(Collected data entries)
────────────────────

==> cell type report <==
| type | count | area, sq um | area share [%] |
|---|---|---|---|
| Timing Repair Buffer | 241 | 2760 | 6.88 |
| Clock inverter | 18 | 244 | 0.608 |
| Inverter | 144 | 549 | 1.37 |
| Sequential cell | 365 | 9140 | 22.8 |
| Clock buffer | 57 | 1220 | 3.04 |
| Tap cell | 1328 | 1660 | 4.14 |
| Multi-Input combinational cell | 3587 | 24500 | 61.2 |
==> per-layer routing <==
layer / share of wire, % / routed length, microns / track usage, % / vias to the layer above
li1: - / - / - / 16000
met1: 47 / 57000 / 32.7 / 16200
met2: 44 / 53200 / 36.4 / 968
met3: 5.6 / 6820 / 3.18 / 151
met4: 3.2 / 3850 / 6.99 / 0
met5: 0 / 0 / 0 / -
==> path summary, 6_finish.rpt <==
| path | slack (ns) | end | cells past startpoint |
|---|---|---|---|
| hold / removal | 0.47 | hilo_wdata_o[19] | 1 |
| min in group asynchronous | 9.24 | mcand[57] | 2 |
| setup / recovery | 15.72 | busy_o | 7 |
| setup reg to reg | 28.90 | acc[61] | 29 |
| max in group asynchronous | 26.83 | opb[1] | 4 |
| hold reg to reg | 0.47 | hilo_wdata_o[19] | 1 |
--- config.mk ---
export PLATFORM = sky130hd
export DESIGN_NAME = pc_sequencer
export DESIGN_NICKNAME = d
export VERILOG_FILES = /design/src/rtl/pc_sequencer.sv
export SDC_FILE = /design/constraint.sdc
export NUM_CORES = 1
export LEC_CHECK = 0
export CAP_MARGIN = 10
export CELL_PAD_IN_SITES_DETAIL_PLACEMENT = 0
export CELL_PAD_IN_SITES_GLOBAL_PLACEMENT = 1
export CORE_UTILIZATION = 52
export CTS_CLUSTER_DIAMETER = 120
export CTS_CLUSTER_SIZE = 25
export DETAILED_ROUTE_END_ITERATION = 16
export DONT_BUFFER_PORTS = 1
export PLACE_DENSITY_LB_ADDON = 0.08
export SYNTH_ARGS = -nofsm -noshare
export SYNTH_HDL_FRONTEND = slang
export SYNTH_SLANG_ARGS = --single-unit
export TNS_END_PERCENT = 100
--- constraint.sdc ---
create_clock -name clk -period 6 [get_ports clk]
set_clock_uncertainty 0.05 [all_clocks]
set_input_delay 1.8 -clock clk [delete_from_list [all_inputs] [get_ports clk]]
set_output_delay 1.8 -clock clk [all_outputs]
set_load 0.1 [all_outputs]
--- src/rtl/pc_sequencer.sv ---
// pc_sequencer: multi-cycle instruction sequencer that owns the program
// counter. It fetches an instruction over a req/ack handshake, decodes its
// branch/jump class, starts execute, then holds the branch controls and the
// registered ALU flags steady while the next-address unit resolves. The
// resolved address is then loaded into the PC.
//
// Handshakes:
//   imem_req/imem_ack : imem_req is high for every FETCH cycle. The
//                       instruction is taken in the cycle imem_ack is high.
//                       imem_ack is ignored outside FETCH.
//   ex_start/ex_done  : ex_start pulses for the first EXEC cycle only.
//                       ex_done is accepted in any EXEC cycle, including the
//                       first, and is ignored outside EXEC.
//
// Ports:
//   clk, reset (async, active-low), start
//   imem_req, imem_addr, imem_ack, imem_rdata   instruction fetch
//   ex_start, ex_done, ALU flags in             execute stage
//   zero_q/carry_q/msb_q/overflow_q, brtype, counter_selector,
//   branch_label, jmp_label, incr_pc            next-address unit
//   pc, ra_we, ra_data, halted, retired         status and link register
//   fsm_state                                   debug view of the FSM state
module pc_sequencer #(
  parameter logic [31:0] START_PC = 32'h0000_0000
) (
  input  logic        clk,
  input  logic        reset,
  input  logic        start,
  output logic        imem_req,
  output logic [31:0] imem_addr,
  input  logic        imem_ack,
  input  logic [31:0] imem_rdata,
  output logic        ex_start,
  input  logic        ex_done,
  input  logic        zero_flag,
  input  logic        carry_flag,
  input  logic        msb,
  input  logic        overflow,
  output logic        zero_q,
  output logic        carry_q,
  output logic        msb_q,
  output logic        overflow_q,
  output logic [3:0]  brtype,
  output logic [1:0]  counter_selector,
  output logic [15:0] branch_label,
  output logic [25:0] jmp_label,
  output logic [31:0] pc,
  input  logic [31:0] incr_pc,
  output logic        ra_we,
  output logic [31:0] ra_data,
  output logic        halted,
  output logic [31:0] retired,
  output logic [2:0]  fsm_state
);

  typedef enum logic [2:0] {
    IDLE   = 3'd0,
    FETCH  = 3'd1,
    DECODE = 3'd2,
    EXEC   = 3'd3,
    NEXT   = 3'd4,
    HALT   = 3'd5
  } state_t;

  state_t      state;
  logic [31:0] instr;
  logic        is_jal;
  logic [5:0]  opcode;

  assign opcode    = instr[31:26];
  assign imem_addr = pc;
  // Link value tracks the current PC; during NEXT that is the JAL's own PC.
  assign ra_data   = pc + 32'd1;
  assign fsm_state = state;

  always_ff @(posedge clk or negedge reset) begin
    if (!reset) begin
      state            <= IDLE;
      pc               <= START_PC;
      instr            <= 32'h0;
      is_jal           <= 1'b0;
      brtype           <= 4'hF;
      counter_selector <= 2'd0;
      branch_label     <= 16'h0;
      jmp_label        <= 26'h0;
      zero_q           <= 1'b0;
      carry_q          <= 1'b0;
      msb_q            <= 1'b0;
      overflow_q       <= 1'b0;
      imem_req         <= 1'b0;
      ex_start         <= 1'b0;
      ra_we            <= 1'b0;
      halted           <= 1'b0;
      retired          <= 32'h0;
    end else begin
      // Single-cycle pulses default low.
      ex_start <= 1'b0;
      ra_we    <= 1'b0;
      case (state)
        IDLE: begin
          if (start) begin
            imem_req <= 1'b1;
            state    <= FETCH;
          end
        end
        FETCH: begin
          if (imem_ack) begin
            instr    <= imem_rdata;
            imem_req <= 1'b0;
            state    <= DECODE;
          end
        end
        DECODE: begin
          // Labels are republished here so every control output changes
          // only at a DECODE edge.
          branch_label <= instr[15:0];
          jmp_label    <= instr[25:0];
          is_jal       <= 1'b0;
          ex_start     <= 1'b1;
          state        <= EXEC;
          casez (opcode)
            6'b01????: begin
              brtype           <= opcode[3:0];
              counter_selector <= 2'd0;
            end
            6'b100000: begin
              brtype           <= 4'hF;
              counter_selector <= 2'd1;
            end
            6'b100001: begin
              brtype           <= 4'hF;
              counter_selector <= 2'd1;
              is_jal           <= 1'b1;
            end
            6'b100010: begin
              brtype           <= 4'hF;
              counter_selector <= 2'd2;
            end
            6'b111111: begin
              ex_start <= 1'b0;
              halted   <= 1'b1;
              state    <= HALT;
            end
            default: begin
              brtype           <= 4'hF;
              counter_selector <= 2'd0;
            end
          endcase
        end
        EXEC: begin
          if (ex_done) begin
            zero_q     <= zero_flag;
            carry_q    <= carry_flag;
            msb_q      <= msb;
            overflow_q <= overflow;
            ra_we      <= is_jal;
            state      <= NEXT;
          end
        end
        NEXT: begin
          pc       <= incr_pc;
          retired  <= retired + 32'd1;
          imem_req <= 1'b1;
          state    <= FETCH;
        end
        HALT: begin
          state <= HALT;
        end
        default: begin
          state <= IDLE;
        end
      endcase
    end
  end

endmodule

==> flow_summary_export.csv <==
group,metric,value,unit
synth,synth_common_cells,"136 x dfrtp_1, 78 x mux2_2, 48 x buf_4",
placement,io_buffers,0,
cells_and_area,fin_util,0.633,
synth,synth-edff-count,0,
cts,ctsHoldBuffers,0,
timing,worst_pin_slew,1.24,ns
synth,syn_area,6530,sq um
synth,synth_ff_type,"dfrtp_1",
grt,grt_pass1_vias,4171,
setup_path,max_stage_delay,0.51,ns
timing,relSlewSlack,0.171,
die,die_y,114,um
grt,grt_pass1_wl,22.1,mm
cts,cts_setup_buffers,0,
timing,finalCritPeriodShare,0.808,
cts,clkLatencyLatePin,0.42,ns
synth,yosysWarnings,0,
detailed_routing,vias,4051,
synth,synth.most_common_cell,"dfrtp_1",
synth,yosys.area.top_type_share,0.521,
power,p_leak,0.00367,uW
cts,path_clk_slew,0.06,ns
cells_and_area,nets,621,
synth,async_reset_ff_frac,1.00,
cts,h-tree-depth,4,
setup_path,critPathCaptureType,"primary output",
power,pwr-share-seq,0.464,
synth,synth_fp_nets,606,
grt,antenna_found_initial,0,
setup_path,cp_data_required_time,4.15,ns
grt,grt_max_degree,141,
detailed_routing,wl,13.9,mm
timing,drv_slew,0,
power,internal-power,1650,uW
cells_and_area,layout-drive-gt1-share,0.465,
setup_path,cp_slowest_cell,"buf_4",
detailed_routing,vias_per_cell,5.57,
cells_and_area,area_growth,17.4,%
power,combPwrFrac,0.001,
setup_path,cpMostUsedCell,"buf_4",
timing,fmax,206,MHz
min_path,hold_path.class,"reg -> reg",
timing,fin_hold_ws,0.434,ns
synth,synth_largest_area_cell,"dfrtp_1",
cts,cts_tree,"built",
detailed_routing,drt_first_pass_iters,4,
setup_path,worstSetupStartpointType,"register",
setup_path,critical_path_class,"reg -> out",
power,netSwitchingFraction,0.190,
cts,root_buffer,"clkbuf_16",
cells_and_area,fill_cells,991,
placement,dpl_worst_slack,1.60,ns
power,power,2040,uW
die,die_w,114,um
synth,postSynthAreaPerCell,12.3,sq um
synth,syn_inst,531,
detailed_routing,antenna_left,0,
placement,dp_hpwl,9.84,mm
placement,gp_congestion,0.806,
timing,finalHoldViolations,0,
die,coreArea,12100,sq um
synth,ys_top_cells_by_area,"dfrtp_1 52%, mux2_2 13%, buf_4 5.5%, xnor2_1 4.4%, xor2_1 3.8%",
timing,layout_setup_ws,1.15,ns
flow_run,maxCapViolCount,0,
die,start_util,0.539,
die,num_rows,40,
cts,cts-resized-gates,0,
power,clockPowerShare,0.535,
die,dieArea,13000,sq um
cells_and_area,insertedDiodeCount,0,
timing,setup_viol,0,
timing,tns,0,ns
grt,track_usage,0.224,
power,powerDensity,266,nW/um^2
timing,rsz0062_at_grt,"false",
synth,synth.lib_cells_used.distinct,42,
detailed_routing,wire_per_inst,19.2,um
cts,cts_sinks,140,
cts,clk_path_buf_depth,2,
detailed_routing,drc,0,
grt,overflow,0,
timing,period_needed,4.85,ns
detailed_routing,drt_iter0_markers,193,
synth,ys_seq_elements,140,
power,vdd_drop_max,0.205,mV
synth,seq_area_frac_synth,0.537,
power,switching_power,386,uW
setup_path,crit_fanout,10,
die,io_pins,260,
setup_path,worstPathCellList,"buf_4 -> and4_1 -> nand3b_1 -> nor4_1 -> xor2_2 -> buf_4",
outcome,status,"complete, no violations",
cts,cts_buffers,17,
setup_path,cp.arrival,3.00,ns
-- sequential cells by signal, summed over array words and instances, names as in the netlist, 2 cells and up --
register,cells
instr,32
counter_selector,2
jmp_label,11
imem_addr,32
retired,32
fsm_state,3
branch_label,15
brtype,4
-- per-layer routing --
layer | track usage | vias up | wire length [um]
met5 | 0 | - | 0
met2 | 0.366 | 157 | 6750
met4 | 0.0978 | 0 | 280
met1 | 0.250 | 2056 | 5500
met3 | 0.106 | 25 | 1420
li1 | - | 1813 | -
-- worst paths after layout --
| kind | startpoint | to | slack [ns] | cells past startpoint |
|---|---|---|---|---|
| min reg2reg | instr[10]$_DFFE_PN0P_ | instr[10]$_DFFE_PN0P_ | 0.43 | 1 |
| max | imem_addr[3]$_DFFE_PN0N_ | ra_data[30] | 1.15 | 6 |
| min | instr[10]$_DFFE_PN0P_ | instr[10]$_DFFE_PN0P_ | 0.43 | 1 |
| max reg2reg | retired[15]$_DFFE_PN0N_ | retired[24]$_DFFE_PN0N_ | 3.15 | 4 |
| max in group asynchronous | reset | brtype[2]$_DFFE_PN1P_ | 4.58 | 0 |
| min in group asynchronous | reset | retired[21]$_DFFE_PN0N_ | 1.03 | 0 |
-- cell type report --
class                           count  area [sq um]  share of cell area
Timing Repair Buffer               61           458              0.0597
Sequential cell                   140          3570               0.465
Inverter                            8          30.0             0.00392
Clock inverter                     11           168              0.0219
Tap cell                          168           210              0.0274
Multi-Input combinational cell    318          2790               0.363
Clock buffer                       21           450              0.0587
-- logic make-up after synthesis --
| kind of cell | count (synthesis) | synth area share |
|---|---|---|
| muxes | 92 | 0.159 |
| xor gates and xnor gates | 61 | 0.0818 |
| buffers and inverters | 73 | 0.0728 |
| and+or+nand+nor | 145 | 0.129 |
| DFF | 140 | 0.537 |
| adders and majority gates | 2 | 0.00383 |
| AOI/OAI and AO/OA | 18 | 0.0169 |
-- cells in the final DEF (no fill, tap or decap), drive strengths merged, types with 2 or more instances in the layout --
| master | synthesis | routed |
|---|---|---|
| clkbuf | 5 | 21 |
| and3 | 12 | 12 |
| mux2 | 92 | 92 |
| and2 | 2 | 2 |
| clkinvlp | 0 | 2 |
| bufinv | 0 | 4 |
| nor4 | 10 | 10 |
| ha | 2 | 2 |
| nand2b | 3 | 3 |
| xnor2 | 33 | 33 |
| clkinv | 0 | 5 |
| nor3 | 10 | 10 |
| xor2 | 28 | 28 |
| nand4b | 2 | 2 |
| and4 | 4 | 4 |
| nand4 | 24 | 24 |
| inv | 8 | 8 |
| o21ai | 11 | 11 |
| dfstp | 4 | 4 |
| nand3 | 17 | 17 |
| nor2 | 19 | 19 |
| nand2 | 33 | 33 |
| dfrtp | 136 | 136 |
| o22a | 2 | 2 |
| buf | 60 | 61 |
| nand3b | 2 | 2 |
-- power by group through the flow --
| stage | sequential, uW | combinational (uW) | clock [uW] |
|---|---|---|---|
| 4_1_cts | 944 | 2.30 | 1110 |
| 5_1_grt | 944 | 2.47 | 1150 |
| 3_3_place_gp | 961 | 2.30 | 0 |
| 2_1_floorplan | 962 | 1.96 | 0 |
| 3_5_place_dp | 961 | 2.29 | 0 |
| 6_report | 945 | 2.28 | 1090 |
-- critical path: cells and delay by family (launching register included) --
kind	cells	cell delay [ns]
xor+xnor	1	0.18
buf+inv	2	0.82
simple gates	3	1.21
flops	1	0.37
-- metrics by stage --
step,instance area [sq um],instances
after global routing,7670,727
after global placement,7050,695
after detailed placement,7050,695
after floorplan,6530,531
final,7670,727
after CTS,7670,727
No activity file was read; power rests on OpenSTA's default activity.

────────────────────

Output exactly, and only, the lines running from the one that contains "o22a | 2 | 2 |" through the last line of the entries above.

| o22a | 2 | 2 |
| buf | 60 | 61 |
| nand3b | 2 | 2 |
-- power by group through the flow --
| stage | sequential, uW | combinational (uW) | clock [uW] |
|---|---|---|---|
| 4_1_cts | 944 | 2.30 | 1110 |
| 5_1_grt | 944 | 2.47 | 1150 |
| 3_3_place_gp | 961 | 2.30 | 0 |
| 2_1_floorplan | 962 | 1.96 | 0 |
| 3_5_place_dp | 961 | 2.29 | 0 |
| 6_report | 945 | 2.28 | 1090 |
-- critical path: cells and delay by family (launching register included) --
kind	cells	cell delay [ns]
xor+xnor	1	0.18
buf+inv	2	0.82
simple gates	3	1.21
flops	1	0.37
-- metrics by stage --
step,instance area [sq um],instances
after global routing,7670,727
after global placement,7050,695
after detailed placement,7050,695
after floorplan,6530,531
final,7670,727
after CTS,7670,727
No activity file was read; power rests on OpenSTA's default activity.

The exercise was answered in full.